Primari, dubbi sul lavoro extra in strutture private
Un tempo i medici potevano esercitare la libera professione anche all'esterno. In ambulatori e strutture private purché non concorrenziali con l'Azienda sanitaria. Poi ci fu il giro di vite: solo intramoenia, ossia negli ambulatori dell'ospedale. Ora questa nuova apertura, con la possibilità, nel fine settimana, di poter andare a lavorare in strutture private in provincia o fuori.
Decisione che ha lasciato perplessi molti professionisti. La consulenza accordata al nuovo primario di ostetricia e ginecologia dell'ospedale di Rovereto che il sabato, per 8 ore, presterà attività libero professionale a Brescia per un compenso di 120 mila euro all'anno (ai quali va tolta la percentuale che di diritto spetta all'Azienda sanitaria) è sicuramente il caso più recente ed eclatante.
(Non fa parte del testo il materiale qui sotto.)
==> config.mk <==
export PLATFORM = sky130hd
export DESIGN_NAME = rmc_rx_ctrl
export DESIGN_NICKNAME = d
export VERILOG_FILES = /design/src/rmc_pkg.sv /design/src/rmc_rx_ctrl.sv /design/src/rmc_marker_mem.sv
export SDC_FILE = /design/constraint.sdc
export NUM_CORES = 1
export LEC_CHECK = 0
export BUFFER_PORTS_ARGS = -buffer_cell sky130_fd_sc_hd__buf_2
export CORE_UTILIZATION = 50
export CTS_BUF_LIST = sky130_fd_sc_hd__clkbuf_8
export CTS_CLUSTER_SIZE = 14
export DETAILED_ROUTE_END_ITERATION = 10
export GPL_TIMING_DRIVEN = 0
export PLACE_DENSITY_LB_ADDON = 0.08
export SLEW_MARGIN = 20
export SYNTH_ARGS = -nofsm -noshare
export SYNTH_HDL_FRONTEND = slang
export SYNTH_SLANG_ARGS = --single-unit
==> constraint.sdc <==
create_clock -name i_clk_sys -period 5 [get_ports i_clk_sys]
set_clock_uncertainty 0.15 [all_clocks]
set_input_delay 0.75 -clock i_clk_sys [delete_from_list [all_inputs] [get_ports i_clk_sys]]
set_output_delay 0.75 -clock i_clk_sys [all_outputs]
set_load 0.01 [all_outputs]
Per il presidente dell'Ordine dei medici, Marco Ioppi, che, ironia della sorte, fino a pochi mesi fa ricopriva proprio l'incarico di primario di ginecologia a Rovereto, «occorre capire le funzioni delle consulenze». «In un momento in cui dobbiamo recuperare mobilità attiva, possono essere anche rispondenti a questo obiettivo. Se ho medici che escono fuori provincia, questi possono essere in grado di far arrivare pazienti. Il nostro problema più grosso, però, è quello della mobilità passiva, ossia abbiamo lunghe liste d'attesa per vari esami e abbiamo pazienti sono vanno fuori regione per poterli effettuare in tempi accettabili. L'Azienda dovrebbe spiegare quali sono i vantaggi ad autorizzare i professionisti a lavorare fuori provincia e se questo non vada a cozzare contro gli interessi dei pazienti».
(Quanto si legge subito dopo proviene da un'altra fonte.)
### src/include/tss_pkg.sv
// constants and types shared by the test strap sampler
package tss_pkg;
    // ************************************************************
    // sizes and timing
    // ************************************************************
    localparam int unsigned TSS_PIN_COUNT = 8;
    localparam int unsigned TSS_MODE_WIDTH = 3;
    localparam int unsigned TSS_CLK_HZ = 50_000_000;
    // strap sample delay after reset release, in nanoseconds
    localparam int unsigned TSS_SAMPLE_DELAY_NS = 1500;
    localparam int unsigned TSS_SAMPLE_CYCLES =
        (TSS_SAMPLE_DELAY_NS * (TSS_CLK_HZ / 1_000_000) + 999) / 1000;
    localparam int unsigned TSS_CNT_WIDTH = 8;
    localparam logic [TSS_CNT_WIDTH-1:0] TSS_CNT_RESET = 8'h00;
    localparam logic [TSS_MODE_WIDTH-1:0] TSS_MODE_NORMAL = 3'h0;
    localparam logic [TSS_PIN_COUNT-1:0] TSS_PINS_LOW = 8'h00;
    localparam logic [TSS_PIN_COUNT-1:0] TSS_PINS_HIGH = 8'hFF;

    // ************************************************************
    // state machine
    // ************************************************************
    typedef enum logic [2:0] {
        TSS_ST_HOLD = 3'b001,
        TSS_ST_WAIT = 3'b010,
        TSS_ST_DRIVE = 3'b100
    } tss_state_e;
endpackage

### src/rtl/tss_strap_sampler.sv
// test strap sampler: pin tri-state, strap capture, test output drive
//
// Notes on behaviour
// - while power-on reset is low, all test pins are undriven
// - about 1.5 us after reset rises, each pin level is captured
// - after capture, every test pin is driven as output until reset
// - captured pins zero, one, two form mode select bits 0, 1, 2
// - each pin has a weak pull-down, so open pins sample low
// - self-configuration starts on rising edge of power-on reset
`timescale 1ns/100ps
module tss_strap_sampler #(
    parameter int unsigned SAMPLE_CYCLES = tss_pkg::TSS_SAMPLE_CYCLES
) (
    // clock and reset
    input wire logic i_clk,
    input wire logic i_srst,
    // power-on reset pin, active low, synchronous to i_clk
    input wire logic i_power_on_reset_low,
    // test pins: level seen at pad, and whether the board drives it
    input wire logic [tss_pkg::TSS_PIN_COUNT-1:0] i_test_strap_pin,
    input wire logic [tss_pkg::TSS_PIN_COUNT-1:0] i_test_strap_pin_driven,
    output logic [tss_pkg::TSS_PIN_COUNT-1:0] o_test_strap_pin,
    output logic [tss_pkg::TSS_PIN_COUNT-1:0] o_test_strap_pin_oe,
    // test output data from the core
    input wire logic [tss_pkg::TSS_PIN_COUNT-1:0] i_test_out,
    // captured mode
    output logic [tss_pkg::TSS_MODE_WIDTH-1:0] o_test_mode_select,
    output logic o_test_mode_active,
    output logic o_config_start,
    output logic o_strap_done
);
    import tss_pkg::*;

    // ************************************************************
    // decoding
    // ************************************************************
    // the mode code is read in two places; one decode keeps them in step
    function automatic logic [TSS_MODE_WIDTH-1:0] mode_of(logic [TSS_PIN_COUNT-1:0] strap);
        return strap[TSS_MODE_WIDTH-1:0];
    endfunction

    function automatic logic is_driving(tss_state_e state);
        return state == TSS_ST_DRIVE;
    endfunction

    // ************************************************************
    // state
    // ************************************************************
    typedef struct packed {
        tss_state_e state;
        logic por_prev;
        logic [TSS_CNT_WIDTH-1:0] count;
        logic [TSS_PIN_COUNT-1:0] strap;
        logic [TSS_PIN_COUNT-1:0] out_data;
        logic start;
    } tss_regs_s;

    localparam logic [TSS_CNT_WIDTH-1:0] LAST_COUNT =
        TSS_CNT_WIDTH'(SAMPLE_CYCLES - 1);
    localparam tss_regs_s RESET_REGS = '{
        state: TSS_ST_HOLD,
        por_prev: 1'b0,
        count: TSS_CNT_RESET,
        strap: TSS_PINS_LOW,
        out_data: TSS_PINS_LOW,
        start: 1'b0
    };

    tss_regs_s r;
    tss_regs_s next_r;
    logic [TSS_PIN_COUNT-1:0] pad_level;
    logic [TSS_PIN_COUNT-1:0] pin_drive;

    // ************************************************************
    // pin cells
    // ************************************************************
    assign pin_drive = is_driving(r.state) ? TSS_PINS_HIGH : TSS_PINS_LOW;

    for (genvar g = 0; g < TSS_PIN_COUNT; g++) begin : g_pin
        tss_pin_cell u_cell (
            .i_pad(i_test_strap_pin[g]),
            .i_pad_driven(i_test_strap_pin_driven[g]),
            .i_drive(pin_drive[g]),
            .i_out(r.out_data[g]),
            .o_level(pad_level[g]),
            .o_oe(o_test_strap_pin_oe[g]),
            .o_data(o_test_strap_pin[g])
        );
    end

    // ************************************************************
    // sequencing
    // ************************************************************
    always_comb begin
        next_r = r;
        next_r.por_prev = i_power_on_reset_low;
        next_r.start = 1'b0;
        next_r.out_data = i_test_out;
        if (!i_power_on_reset_low) begin
            // pins float and the sequence rewinds while reset is low
            next_r.state = TSS_ST_HOLD;
            next_r.count = TSS_CNT_RESET;
        end else begin
            unique case (r.state)
                TSS_ST_HOLD: begin
                    // a low por_prev starts configuration: a low-to-high edge, or a high reset pin just after i_srst
                    if (!r.por_prev) begin
                        next_r.state = TSS_ST_WAIT;
                        next_r.start = 1'b1;
                        next_r.count = TSS_CNT_RESET;
                    end
                end
                TSS_ST_WAIT: begin
                    if (r.count == LAST_COUNT) begin
                        next_r.strap = pad_level;
                        next_r.state = TSS_ST_DRIVE;
                    end else begin
                        next_r.count = r.count + 1'b1;
                    end
                end
                TSS_ST_DRIVE: begin
                    // strap stays frozen, also while reset is low, until the next capture or i_srst
                    next_r.state = TSS_ST_DRIVE;
                end
                default: begin
                    // an illegal state code falls back to waiting for reset
                    next_r.state = TSS_ST_HOLD;
                end
            endcase
        end
    end

    always_ff @(posedge i_clk) begin
        if (i_srst) begin
            r <= RESET_REGS;
        end else begin
            r <= next_r;
        end
    end

    // ************************************************************
    // outputs
    // ************************************************************
    assign o_test_mode_select = mode_of(r.strap);
    assign o_test_mode_active = (mode_of(r.strap) != TSS_MODE_NORMAL);
    assign o_config_start = r.start;
    assign o_strap_done = is_driving(r.state);
endmodule // tss_strap_sampler

### src/rtl/tss_pin_cell.sv
// one test pin cell: weak pull-down model and output enable
`timescale 1ns/100ps
module tss_pin_cell (
    // pad side
    input wire logic i_pad,
    input wire logic i_pad_driven,
    // core side
    input wire logic i_drive,
    input wire logic i_out,
    output logic o_level,
    output logic o_oe,
    output logic o_data
);
    // ************************************************************
    // pad logic
    // ************************************************************
    // an undriven pad resolves low through the weak pull-down
    assign o_level = i_pad_driven ? i_pad : 1'b0;
    assign o_oe = i_drive;
    assign o_data = i_drive ? i_out : 1'b0;
endmodule // tss_pin_cell

### config.mk
export PLATFORM = sky130hd
export DESIGN_NAME = tss_strap_sampler
export DESIGN_NICKNAME = d
export VERILOG_FILES = /design/src/include/tss_pkg.sv /design/src/rtl/tss_strap_sampler.sv /design/src/rtl/tss_pin_cell.sv
export SDC_FILE = /design/constraint.sdc
export NUM_CORES = 1
export LEC_CHECK = 0
export BUFFER_PORTS_ARGS = -buffer_cell sky130_fd_sc_hd__buf_2
export CORE_ASPECT_RATIO = 1.4
export CORE_MARGIN = 3
export CORE_UTILIZATION = 40
export CTS_BUF_LIST = sky130_fd_sc_hd__clkbuf_4 sky130_fd_sc_hd__clkbuf_8 sky130_fd_sc_hd__clkbuf_16
export DETAILED_ROUTE_END_ITERATION = 6
export PLACE_DENSITY_LB_ADDON = 0.08
export SYNTH_ARGS = -nofsm -noshare
export SYNTH_HDL_FRONTEND = slang
export SYNTH_SLANG_ARGS = --single-unit
### constraint.sdc
create_clock -name i_clk -period 1.8 [get_ports i_clk]
set_input_delay 0.18 -clock i_clk [delete_from_list [all_inputs] [get_ports i_clk]]
set_output_delay 0.18 -clock i_clk [all_outputs]
set_load 0.05 [all_outputs]
==> results by group, run 1 <==
Yosys
  – Synth Instances: 131
  – Mapped Avg Cell Area: 9.03 um2
  – Synth unique cells: 35
  – Sequential share of the synthesized area: 40.6%
  – Ys Warns: 0
  – Register bit total from synthesis: 24
  – Synthesized cell area: 1180 um2
  – Syn nets: 160

Detailed routing
  – DR vias: 943
  – Residual DRC: 0
  – Via/cell ratio: 4.89
  – Antenna Violating Nets Remaining: 0
  – DR pass1 iterations: 4
  – Wire length per cell: 11.3 um
  – Initial DRC count: 13
  – WL final: 2.19 mm

Run
  – Max Cap Viol: 0

Setup path
  – CP Data Arrival Time: 1500 ps
  – Worst Reg-to-Reg Cells: 4
  – Startpoint Class: register
  – WP data required: 1620 ps
  – CP endpoint kind: output pin
  – CP Class: register to output pin
  – CP max FO: 7

Global routing
  – Initial antenna violation count: 0
  – Largest net degree at the start of global routing: 14
  – Vias in the first global route: 838
  – GRT overflow: 0
  – Global-route wire length before repair: 3.61 mm
  – GRT Total Usage: 12.4%

STA
  – Final min period: 1680 ps
  – Layout Skew: 5.14 ps
  – Setup Total Neg Slack: 0 ps
  – Max-slew headroom: 68.1%
  – Final setup margin: 124 ps
  – Final Hold Viols: 0
  – Max Slew Vio Count: 0
  – Fin crit share: 93.1%
  – Worst-Margin Slew: 477 ps
  – Achievable Freq: 0.597 GHz
  – Fin Hold WS: 66.9 ps
  – Count of final setup violators: 0

Power
  – Switching part of the total: 22.2%
  – Cell Int Power: 0.699 mW
  – Logic gate share of total power: 6.8%
  – Power per cell area: 660 nW/um2
  – Clock network power share: 31.5%
  – Peak VDD IR: 390 uV
  – P_leak: 0.624 nW
  – Seq pwr share: 61.7%
  – NetSw: 0.199 mW
  – Overall Power: 0.898 mW

Placement
  – Buffers on Ports: 38
  – Final HPWL DP: 1.66 mm
  – GPL Wtd Cong: 0.784
  – Placed cell areas: 1300 um2
  – DP Cell Count: 187
  – DP Worst Slack: 154 ps

Final layout
  – P&R area growth vs syn: 15.1%
  – Fin nets: 187
  – Final Non-Filler Cells: 193
  – Post-route cell area: 1360 um2
  – # fillers: 278
  – Final core utilization: 50.0%
  – Ant diodes: 0
  – Fraction of layout cells with a size suffix above 1: 35.0%

Floorplan
  – Die ar.: 3650 um2
  – Row cnt: 22
  – Die Width: 52.0 um
  – Die Y: 70.3 um
  – Ports: 49
  – Initial Util: 43.4%
  – Core ar.: 2730 um2

Run status
  – Status: finished, final reports clean

Clocking
  – CTS Buf Count: 3
  – CTS H-tree lvls: 1
  – Clock latency on the worst-skew pair: 310 ps
  – Clk root buf: clkbuf_4
  – Hold buffers post-CTS: 0
  – Clock Sinks: 24
  – Maximum clock insertion buffer count: 2
  – CTS tree: done
  – CTS clk-pin slew, worst paths: 120 ps

Hold path
  – Hold WC Path Type: primary input to register
  – Hold path depth: 2
## area by class of cell
cell class,count,area [um2],share of cell area (%)
flip-flops and latches,24,482,35.4
multi-input cells,84,551,40.4
clock buffers,4,36.3,2.67
well taps,36,45.0,3.31
inverters,2,7.51,0.551
repair buffers,43,240,17.6
## logic make-up after synthesis
family / after synthesis / synth area share (%)
xor gates and xnor gates: 1 / 0.741
and+or+nand+nor: 61 / 31.5
adders and majority gates: 2 / 2.12
DFF: 24 / 40.6
AOI/OAI and AO/OA: 20 / 11.6
buffers and inverters: 23 / 13.3
## power groups by stage
stage	combinational [mW]	clock [mW]	sequential [mW]
floorplan	0.0316	0	0.569
CTS	0.0622	0.300	0.555
finish	0.0608	0.283	0.554
detailed placement	0.0621	0	0.566
global route	0.0685	0.317	0.557
global placement	0.0607	0	0.566
## flip-flops by register name, indices dropped and copies added (netlist names)
| register | cells |
|---|---|
| o_config_start | 1 |
| r | 20 |
| o_test_mode_select | 3 |
## layout by cell type (no fill, tap or decap), types with 2 or more instances in the layout
cell	instances
buf_2	33
dfxtp_1	23
nand2_1	11
and2_1	8
nor2b_1	8
clkbuf_4	8
nor2_1	7
a21oi_1	7
buf_4	5
nor3_1	4
nand2b_1	3
o21ai_0	3
nand3_1	3
a22o_1	3
or2_0	3
nor3b_2	2
and3_1	2
o21ba_1	2
ha_1	2
## per-layer routing
metal  vias to the layer above  wire length (um)  GRT usage, %
met2                        34              1100          20.6
li1                        476                 -             -
met1                       431               925          15.2
met4                         0                13          4.37
met5                         -                 0             0
met3                         2               148          2.99
## synth_stat cells
cell / count / area [um2]
a211o_1: 1 / 8.76
xnor2_1: 1 / 8.76
nor3b_2: 3 / 37.5
clkbuf_1: 2 / 7.51
nand2b_1: 3 / 18.8
o31ai_1: 1 / 7.51
o21a_1: 1 / 7.51
or3_1: 1 / 6.26
and4bb_1: 1 / 12.5
and3_1: 2 / 12.5
nor4_1: 1 / 6.26
buf_4: 19 / 143
nor3_2: 1 / 10.0
o22a_1: 1 / 8.76
nor3_1: 4 / 20.0
or4b_1: 1 / 10.0
and2_1: 8 / 50.1
nand2_1: 11 / 41.3
inv_1: 1 / 3.75
ha_1: 2 / 25.0
nand3_1: 3 / 15.0
a21oi_1: 7 / 35.0
o21ai_0: 3 / 15.0
a22o_1: 3 / 26.3
dfxtp_1: 24 / 480
nor2b_1: 8 / 50.1
nand3b_1: 1 / 7.51
nand4_1: 1 / 6.26
a21oi_2: 1 / 8.76
or3b_1: 1 / 8.76
nor4b_2: 1 / 15.0
inv_2: 1 / 3.75
or2_0: 3 / 18.8
nor2_1: 7 / 26.3
o21ba_1: 2 / 20.0
## worst max-delay path, cell delays in order, from the launching register on
cell     delay (ps)
dfxtp_1         410
nor3b_4         240
buf_4           170
and2_1          110
buf_2           250
## what timing repair did
action                                 4_1_cts  5_1_grt
setup endpoints to repair                   16       16
endpoints found under the hold margin        0        0
gates resized for setup                      0        6
buffers inserted                             2        0
## worst paths after layout
check	end	from	slack [ps]
hold / removal	r[8]$_SDFF_PP0_	i_test_out[7]	70
hold reg to reg	o_test_mode_select[1]$_SDFFE_PP0P_	o_test_mode_select[1]$_SDFFE_PP0P_	480
setup reg to reg	r[23]$_SDFFE_PP0P_	r[27]$_SDFFE_PP0P_	130
setup / recovery	o_test_strap_pin[2]	r[26]$_SDFFE_PP1P_	120
(Power assumes the default switching activity.)
==> run 2: changes to the inputs <==
CORE_UTILIZATION = 47   (was 40)
==> run 2 against run 1 <==
Net effect: via count is the same; first-iteration DRC count down 7.7%; sequential cell count unchanged; count of clock-buffer cells in the layout did not move; critical path depth stayed put; sequential power about the same; maximum frequency is 1.1% lower; clock power down 5%; cell area is 1.6% higher; critical endpoint is now o_test_strap_pin[6].
==> results by group, run 2 (synthesis gave the netlist of run 1 again) <==
Power
  – Peak VDD IR: 393 uV
  – Overall Power: 0.891 mW
  – P_leak: 0.638 nW
  – Power per cell area: 644 nW/um2

Global routing
  – Vias in the first global route: 883
  – Initial antenna violation count: 0
  – Largest net degree at the start of global routing: 18
  – GRT overflow: 0
  – Global-route wire length before repair: 3.64 mm
  – GRT Total Usage: 14.3%

Floorplan
  – Die Y: 65.3 um
  – Ports: 49
  – Core ar.: 2280 um2
  – Initial Util: 51.9%
  – Row cnt: 20
  – Die ar.: 3160 um2
  – Die Width: 48.4 um

STA
  – Setup Total Neg Slack: 0 ps
  – Final min period: 1690 ps
  – Layout Skew: 1.69 ps
  – Max Slew Vio Count: 0
  – Worst-Margin Slew: 426 ps
  – Final Hold Viols: 0
  – Unrepaired setup endpoints after global routing: false
  – Achievable Freq: 0.590 GHz
  – Count of final setup violators: 0
  – Final setup margin: 106 ps
  – Fin crit share: 94.1%
  – Max-slew headroom: 71.6%
  – Fin Hold WS: 74.7 ps

Final layout
  – Fin nets: 189
  – Commonest cells after routing, fill and taps aside: 34 x buf_2, 23 x dfxtp_1, 11 x nand2_1, 8 x and2_1, 8 x nor2b_1
  – Commonest non-fill, non-tap cell in the layout: buf_2
  – # fillers: 226
  – Top reg by flops: r
  – Ant diodes: 0
  – Largest register FFs: 20
  – P&R area growth vs syn: 16.9%
  – Post-route cell area: 1380 um2
  – Fraction of layout cells with a size suffix above 1: 35.8%
  – Area of the multi-input gates: 551 um2
  – Register area: 482 um2

Setup path
  – Worst Reg-to-Reg Cells: 5
  – Register-to-register setup slack: 200 ps
  – Critical path launch point: r[26]$_SDFFE_PP1P_
  – Critical Path Sink: o_test_strap_pin[6]
  – Startpoint Class: register
  – WP data required: 1620 ps
  – R2R Path Start: r[18]$_SDFFE_PP0P_
  – CP Class: register to output pin
  – Reg2Reg Capture Point: r[18]$_SDFFE_PP0P_
  – CP endpoint kind: output pin
  – CP Data Arrival Time: 1510 ps
  – CP max FO: 17

Clocking
  – CTS tree: done
  – CTS clk-pin slew, worst paths: 120 ps
  – CTS Buf Count: 3
  – Clock Sinks: 24
  – Clk root buf: clkbuf_4
  – Maximum clock insertion buffer count: 2
  – Clock latency on the worst-skew pair: 300 ps
  – CTS H-tree lvls: 1

Placement
  – Buffers on Ports: 38
  – Placed cell areas: 1310 um2
  – DP Worst Slack: 203 ps
  – Final HPWL DP: 1.70 mm
  – GPL Wtd Cong: 0.854

Detailed routing
  – Via/cell ratio: 4.91
  – WL final: 2.12 mm
  – Residual DRC: 0
  – Wire length per cell: 11.0 um
  – Initial DRC count: 12
  – DR vias: 943
  – DR pass1 iterations: 4
  – Antenna Violating Nets Remaining: 0

Run
  – Max Cap Viol: 0

Hold path
  – Hold_sp: i_test_out[6]
  – Hold WC Path Type: primary input to register

Run status
  – Status: finished, final reports clean
-- run 2: cell types whose count changed in the layout (fill, tap and decap cells not counted), sizes merged --
| cell | previous run | this run |
|---|---|---|
| clkbuf | 9 | 8 |
| buf | 38 | 41 |
-- run 2: worst max-delay path, stage by stage, from the launching register on --
cell and delay [ps]:
dfxtp_1 410, nor3b_4 280, buf_12 160, and2_1 110, buf_2 250
-- run 2: power breakdown --
| part | total (mW) | switching, mW | leakage (nW) | internal, mW |
|---|---|---|---|---|
| registers | 0.553 | 0.00761 | 0.197 | 0.546 |
| clock network | 0.270 | 0.146 | 0.0210 | 0.123 |
| logic | 0.0679 | 0.0334 | 0.420 | 0.0345 |
-- run 2: how the worst min path moves through the flow --
stage | endpoint | slack, ps | cells after the start
3_5_place_dp | r[2]$_SDFF_PP0_ | 390 | 2
4_1_cts | r[7]$_SDFF_PP0_ | 70 | 2
6_report | r[7]$_SDFF_PP0_ | 70 | 2
3_3_place_gp | r[8]$_SDFF_PP0_ | 390 | 2
5_1_grt | r[1]$_SDFF_PP0_ | 60 | 2
2_1_floorplan | r[4]$_SDFF_PP0_ | 250 | 1
-- run 2: per-layer routing --
layer	routed length, um	GRT usage [%]	up-vias
li1	-	-	481
met1	850	14.4	427
met2	1100	27.4	31
met3	135	3.63	4
met4	39	6.41	0
met5	0	0	-
-- run 2: cell type report --
cell class | count | area share, %
inverters | 2 | 0.543
clock buffers | 4 | 2.62
multi-input cells | 84 | 39.8
flip-flops and latches | 24 | 34.8
repair buffers | 45 | 19.2
well taps | 33 | 2.99
-- run 2: per-stage QoR --
step | instances | utilization (%)
after floorplan | 131 | -
after global placement | 186 | 57.4
after detailed placement | 186 | 57.4
after CTS | 192 | 60.2
after global routing | 192 | 60.7
final | 192 | 60.7
-- run 2: timing repair --
action,CTS,global route
hold buffers,0,0
endpoints found under the hold margin,0,0
setup endpoints to repair,17,8
cloned,0,0
resized for setup,0,5
buffers inserted,2,0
L'apertura per alcuni professionisti potrebbe poi creare qualche divisione. «Si era optato per la libera professione intramoenia perché, soprattutto per i primari, si era detto che era importante che loro fossero comunque in sede, pronti eventualmente ad intervenire e dirigere in caso di emergenze. Queste nuove scelte vanno chiaramente a negare questo principio». Se un aspetto positivo si vuole trovare, Ioppi lo vede nel prestigio che questi professionisti possono portare all'Azienda, nella conferma che, essendo richiesti fuori, siano professionisti di un certo peso. «L'importante è comunque che il loro lavoro fuori non vada a sguarnire quei servizi di controllo che è importante che il primario faccia».
Altro aspetto importante, per Ioppi, è che tutti i medici vengano messi nelle condizioni di accedere alle convenzioni se queste si riconosceranno utili per il servizio sanitario e non rimangano invece prerogativa di pochi. «Come Ordine non vorremmo che l'Azienda ne facesse solo una questione economica, per incassare la parte percentuale dell'introito che gli spetta, o che fosse il risultato di una specie di ricatto che i professionisti fanno per lavorare in Trentino».
Per il presidente, in Provincia «dovremmo avere altri motivi di attrazione; dovremmo offrire altre gratificazioni. L'Azienda dovrebbe valorizzare il personale non solo dando la possibilità di andare a lavorare all'esterno, ma garantendo un organico adeguato e strumenti all'avanguardia per offrire i migliori servizi».